When I look at our society and think of the millions of children exposed every day to its toxicity, I am near despair.

My despair comes not only from the progressive loss of spiritual and idealistic values, but from the fact that our present society is simply not working.Underneath the other flaws and malignancies of our society is a general weakening of ideals and beliefs and their replacement by undiluted materialism.

I believe the self-centeredness that so dominates our society today is caused, in part, by a loss of spiritual values.

This loss is compounded by the uncertainty many parents feel about how values should be taught and what values should be included.

Excessive competitiveness, for example, causes some parents to try - unwisely, I believe - to raise superkids.

Since I base my new book, "A Better World for Our Children," on the conviction that loss of beliefs underlies many of the stresses and flaws in our society, I want to explain where ideals come from and - to keep skeptical readers from dismissing them as mere fantasies - to establish that they are real.

A strong factor in the weakening of beliefs and loss of self-respect is that to many people science seems to have replaced religion as an explanation of the mysteries of the world and for the meaning of human-kind's place in it.

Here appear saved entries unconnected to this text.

`src/rbsp_pkg.sv`:
```
// ============================================================================
// rbsp_pkg: shared types and constants of the RBSP bit reader
// Action codes, sequencer states and the words passed between the top level
// and the read engine.
// ============================================================================
`default_nettype none

package rbsp_pkg;

    localparam int VALUE_W = 32;

    // Emulation prevention byte that follows two zero bytes.
    localparam logic [7:0] EPB_BYTE = 8'h03;

    // Exp-Golomb prefix length (leading zeros) at which a read gives up with overrun.
    localparam logic [5:0] MAX_LEAD = 6'd32;

    typedef enum logic [2:0] {
        ACT_START = 3'd0,
        ACT_LOAD  = 3'd1,
        ACT_FIXED = 3'd2,
        ACT_UE    = 3'd3,
        ACT_SE    = 3'd4
    } action_t;

    typedef enum logic [2:0] {
        ST_IDLE,
        ST_FETCH,
        ST_CHECK,
        ST_BIT,
        ST_SUM,
        ST_SIGN,
        ST_DONE
    } state_t;

    typedef enum logic {
        PH_FIXED,
        PH_PREFIX
    } phase_t;

    typedef struct packed {
        logic        valid;
        action_t     action;
        logic [5:0]  bit_count;
    } cmd_t;

    typedef struct packed {
        logic                      done;
        logic [VALUE_W-1:0]        uval;
        logic signed [VALUE_W-1:0] sval;
        logic                      overrun;
    } res_t;

    // Bit offset, counted from the MSB, of the lowest set bit of a byte.
    function automatic logic [2:0] stop_offset(input logic [7:0] b);
        logic [2:0] off;
        off = 3'd0;
        for (int i = 7; i >= 0; i--)
        begin
            if (b[i])
            begin
                off = 3'(7 - i);
            end
        end
        return off;
    endfunction

endpackage

`default_nettype wire

```
`src/rbsp_read_engine.sv`:
```
// ============================================================================
// rbsp_read_engine: bit-serial read sequencer
// Takes one bit per cycle for fixed reads and Exp-Golomb prefixes and
// suffixes, fetches each new byte from the store, steps over emulation
// prevention bytes, then finishes ue in a sum step, se in sum and sign steps.
// ============================================================================
`default_nettype none

module rbsp_read_engine #(
    parameter int DEPTH = 4096,
    parameter int AW    = $clog2(DEPTH),
    parameter int CW    = $clog2(DEPTH + 1)
) (
    input  wire logic              clk,
    input  wire logic              rst_n,
    input  wire rbsp_pkg::cmd_t    cmd,
    input  wire logic [CW-1:0]     loaded,
    input  wire logic              out_free,
    input  wire logic [7:0]        rd_data,
    output logic                   rd_en,
    output logic      [AW-1:0]     rd_addr,
    output logic                   idle,
    output rbsp_pkg::res_t         res,
    output logic      [CW-1:0]     rbi,
    output logic      [2:0]        bit_pos,
    output logic      [CW-1:0]     skipped
);

    localparam int VW = rbsp_pkg::VALUE_W;

    rbsp_pkg::state_t  state_reg, state_next;
    rbsp_pkg::action_t op_reg, op_next;
    rbsp_pkg::phase_t  phase_reg, phase_next;

    logic [CW-1:0] rbi_reg, rbi_next;
    logic [2:0]    bit_reg, bit_next;
    logic [1:0]    zrun_reg, zrun_next;
    logic [CW-1:0] skipped_reg, skipped_next;
    logic          overrun_reg, overrun_next;
    logic          esc_reg, esc_next;
    logic [5:0]    count_reg, count_next;
    logic [5:0]    lead_reg, lead_next;
    logic [VW-1:0] val_reg, val_next;
    logic          odd_reg, odd_next;

    logic          at_end;
    logic [CW-1:0] rbi_inc;
    logic          inc_in_range;
    logic          cur_bit;
    logic          byte_last;
    logic          is_read;
    logic          escape;
    logic          bit_take;
    logic          bit_finish;
    logic [VW-1:0] code_mask;
    logic [VW:0]   val_plus;

    assign at_end       = rbi_reg >= loaded;
    assign rbi_inc      = rbi_reg + CW'(1);
    assign inc_in_range = rbi_inc < loaded;
    assign cur_bit      = rd_data[3'd7 - bit_reg];
    assign byte_last    = bit_reg == 3'd7;
    assign is_read      = (cmd.action == rbsp_pkg::ACT_FIXED)
                       || (cmd.action == rbsp_pkg::ACT_UE)
                       || (cmd.action == rbsp_pkg::ACT_SE);
    assign escape       = esc_reg && (zrun_reg >= 2'd2) && (rd_data == rbsp_pkg::EPB_BYTE);
    assign bit_take     = (state_reg == rbsp_pkg::ST_BIT) && !at_end
                       && ((phase_reg == rbsp_pkg::PH_PREFIX) || (count_reg != 6'd0));
    assign bit_finish   = (state_reg == rbsp_pkg::ST_BIT) && (phase_reg == rbsp_pkg::PH_FIXED)
                       && ((count_reg == 6'd0) || at_end);
    assign code_mask    = ~({VW{1'b1}} << lead_reg[4:0]);
    assign val_plus     = {1'b0, val_reg} + {{VW{1'b0}}, 1'b1};

    // Next state.
    always_comb
    begin
        state_next = state_reg;
        case (state_reg)
            rbsp_pkg::ST_IDLE:
            begin
                if (cmd.valid)
                begin
                    if (is_read)
                    begin
                        state_next = at_end ? rbsp_pkg::ST_BIT : rbsp_pkg::ST_FETCH;
                    end
                    else
                    begin
                        state_next = rbsp_pkg::ST_DONE;
                    end
                end
            end
            rbsp_pkg::ST_FETCH:
            begin
                state_next = rbsp_pkg::ST_CHECK;
            end
            rbsp_pkg::ST_CHECK:
            begin
                state_next = (escape && inc_in_range) ? rbsp_pkg::ST_FETCH : rbsp_pkg::ST_BIT;
            end
            rbsp_pkg::ST_BIT:
            begin
                if (bit_take && byte_last && inc_in_range)
                begin
                    state_next = rbsp_pkg::ST_FETCH;
                end
                else if (bit_finish)
                begin
                    state_next = (op_reg == rbsp_pkg::ACT_FIXED) ? rbsp_pkg::ST_DONE
                                                                 : rbsp_pkg::ST_SUM;
                end
            end
            rbsp_pkg::ST_SUM:
            begin
                state_next = (op_reg == rbsp_pkg::ACT_SE) ? rbsp_pkg::ST_SIGN
                                                          : rbsp_pkg::ST_DONE;
            end
            rbsp_pkg::ST_SIGN:
            begin
                state_next = rbsp_pkg::ST_DONE;
            end
            rbsp_pkg::ST_DONE:
            begin
                if (out_free)
                begin
                    state_next = rbsp_pkg::ST_IDLE;
                end
            end
            default:
            begin
                state_next = rbsp_pkg::ST_IDLE;
            end
        endcase
    end

    // Reader state and datapath.
    always_comb
    begin
        op_next      = op_reg;
        phase_next   = phase_reg;
        rbi_next     = rbi_reg;
        bit_next     = bit_reg;
        zrun_next    = zrun_reg;
        skipped_next = skipped_reg;
        overrun_next = overrun_reg;
        esc_next     = esc_reg;
        count_next   = count_reg;
        lead_next    = lead_reg;
        val_next     = val_reg;
        odd_next     = odd_reg;
        case (state_reg)
            rbsp_pkg::ST_IDLE:
            begin
                if (cmd.valid)
                begin
                    op_next    = cmd.action;
                    val_next   = '0;
                    odd_next   = 1'b0;
                    count_next = cmd.bit_count;
                    lead_next  = 6'd0;
                    esc_next   = 1'b0;
                    phase_next = ((cmd.action == rbsp_pkg::ACT_UE)
                               || (cmd.action == rbsp_pkg::ACT_SE))
                               ? rbsp_pkg::PH_PREFIX : rbsp_pkg::PH_FIXED;
                    if (cmd.action == rbsp_pkg::ACT_START)
                    begin
                        rbi_next     = '0;
                        bit_next     = 3'd0;
                        zrun_next    = 2'd0;
                        skipped_next = '0;
                        overrun_next = 1'b0;
                    end
                end
            end
            rbsp_pkg::ST_CHECK:
            begin
                esc_next = 1'b0;
                if (escape)
                begin
                    rbi_next     = rbi_inc;
                    skipped_next = skipped_reg + CW'(1);
                    zrun_next    = 2'd0;
                end
            end
            rbsp_pkg::ST_BIT:
            begin
                if (phase_reg == rbsp_pkg::PH_FIXED)
                begin
                    if (count_reg != 6'd0)
                    begin
                        if (at_end)
                        begin
                            overrun_next = 1'b1;
                        end
                        else
                        begin
                            val_next   = {val_reg[VW-2:0], cur_bit};
                            count_next = count_reg - 6'd1;
                        end
                    end
                end
                else
                begin
                    // The prefix always hands over to a suffix of lead bits; an
                    // empty suffix leaves the value at zero.
                    if (at_end)
                    begin
                        if (lead_reg == 6'd0)
                        begin
                            overrun_next = 1'b1;
                        end
                        count_next = lead_reg;
                        phase_next = rbsp_pkg::PH_FIXED;
                    end
                    else if (lead_reg == rbsp_pkg::MAX_LEAD)
                    begin
                        overrun_next = 1'b1;
                        lead_next    = 6'd0;
                        count_next   = 6'd0;
                        phase_next   = rbsp_pkg::PH_FIXED;
                    end
                    else if (cur_bit)
                    begin
                        count_next = lead_reg;
                        phase_next = rbsp_pkg::PH_FIXED;
                    end
                    else
                    begin
                        lead_next = lead_reg + 6'd1;
                    end
                end
                if (bit_take)
                begin
                    if (byte_last)
                    begin
                        bit_next = 3'd0;
                        if (rd_data == 8'd0)
                        begin
                            zrun_next = (zrun_reg == 2'd3) ? 2'd3 : zrun_reg + 2'd1;
                        end
                        else
                        begin
                            zrun_next = 2'd0;
                        end
                        rbi_next = rbi_inc;
                        esc_next = inc_in_range;
                    end
                    else
                    begin
                        bit_next = bit_reg + 3'd1;
                    end
                end
            end
            rbsp_pkg::ST_SUM:
            begin
                val_next = val_reg + code_mask;
            end
            rbsp_pkg::ST_SIGN:
            begin
                odd_next = val_reg[0];
                val_next = val_plus[VW:1];
            end
            default:
            begin
            end
        endcase
    end

    // Outputs.
    always_comb
    begin
        rd_en       = state_reg == rbsp_pkg::ST_FETCH;
        rd_addr     = rbi_reg[AW-1:0];
        idle        = state_reg == rbsp_pkg::ST_IDLE;
        res.done    = state_reg == rbsp_pkg::ST_DONE;
        res.overrun = overrun_reg;
        res.uval    = ((op_reg == rbsp_pkg::ACT_FIXED) || (op_reg == rbsp_pkg::ACT_UE))
                    ? val_reg : '0;
        if (op_reg == rbsp_pkg::ACT_SE)
        begin
            res.sval = odd_reg ? signed'(val_reg) : signed'(VW'(0) - val_reg);
        end
        else
        begin
            res.sval = '0;
        end
    end

    assign rbi     = rbi_reg;
    assign bit_pos = bit_reg;
    assign skipped = skipped_reg;

    always_ff @(posedge clk or negedge rst_n)
    begin
        if (!rst_n)
        begin
            state_reg   <= rbsp_pkg::ST_IDLE;
            rbi_reg     <= '0;
            bit_reg     <= 3'd0;
            zrun_reg    <= 2'd0;
            skipped_reg <= '0;
            overrun_reg <= 1'b0;
            esc_reg     <= 1'b0;
        end
        else
        begin
            state_reg   <= state_next;
            rbi_reg     <= rbi_next;
            bit_reg     <= bit_next;
            zrun_reg    <= zrun_next;
            skipped_reg <= skipped_next;
            overrun_reg <= overrun_next;
            esc_reg     <= esc_next;
        end
    end

    always_ff @(posedge clk)
    begin
        op_reg    <= op_next;
        phase_reg <= phase_next;
        count_reg <= count_next;
        lead_reg  <= lead_next;
        val_reg   <= val_next;
        odd_reg   <= odd_next;
    end

endmodule

`default_nettype wire
```
<file path="config.mk">
export PLATFORM = sky130hd
export DESIGN_NAME = loader_shot_sequencer_jam_recovery
export DESIGN_NICKNAME = d
export VERILOG_FILES = /design/src/hdl/lssjr_pkg.sv /design/src/hdl/lssjr_div.sv /design/src/hdl/lssjr_ctrl.sv /design/src/hdl/lssjr_dp.sv /design/src/hdl/loader_shot_sequencer_jam_recovery.sv
export SDC_FILE = /design/constraint.sdc
export NUM_CORES = 2
export LEC_CHECK = 0
export ABC_AREA = 1
export BUFFER_PORTS_ARGS = -buffer_cell sky130_fd_sc_hd__buf_2
export CORE_ASPECT_RATIO = 0.7
export CORE_MARGIN = 4
export CORE_UTILIZATION = 46
export DETAILED_ROUTE_END_ITERATION = 10
export PLACE_DENSITY_LB_ADDON = 0.05
export SETUP_SLACK_MARGIN = 0.05
export SLEW_MARGIN = 10
export SYNTH_ARGS = -nofsm -noshare
export SYNTH_HDL_FRONTEND = slang
export SYNTH_SLANG_ARGS = --single-unit
export TNS_END_PERCENT = 5
</file>
<file path="constraint.sdc">
create_clock -name i_clk -period 13.1 [get_ports i_clk]
set_clock_uncertainty 0.15 [all_clocks]
set_input_delay 1.31 -clock i_clk [delete_from_list [all_inputs] [get_ports i_clk]]
set_output_delay 1.31 -clock i_clk [all_outputs]
set_load 0.1 [all_outputs]
</file>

For my principal solutions, I emphasize that the most crucial area for making a better world is in rearing our children.

I believe that we should not raise them with the major aim of getting ahead in the world financially, as many are raised today.

Instead, they should be reared from the age of 2 through adolescence with the ideals of helpfulness, kindliness and service to others, whether they eventually choose to work in a helping profession, business or industry.

School and educators can play a powerful role, second only to the influence of parents in informing children's attitudes and values.

Old-fashioned traditions and methods simply aren't working in a society that has changed as much as ours has in this century.

I urge schools and universities to stop judging students solely on their grades.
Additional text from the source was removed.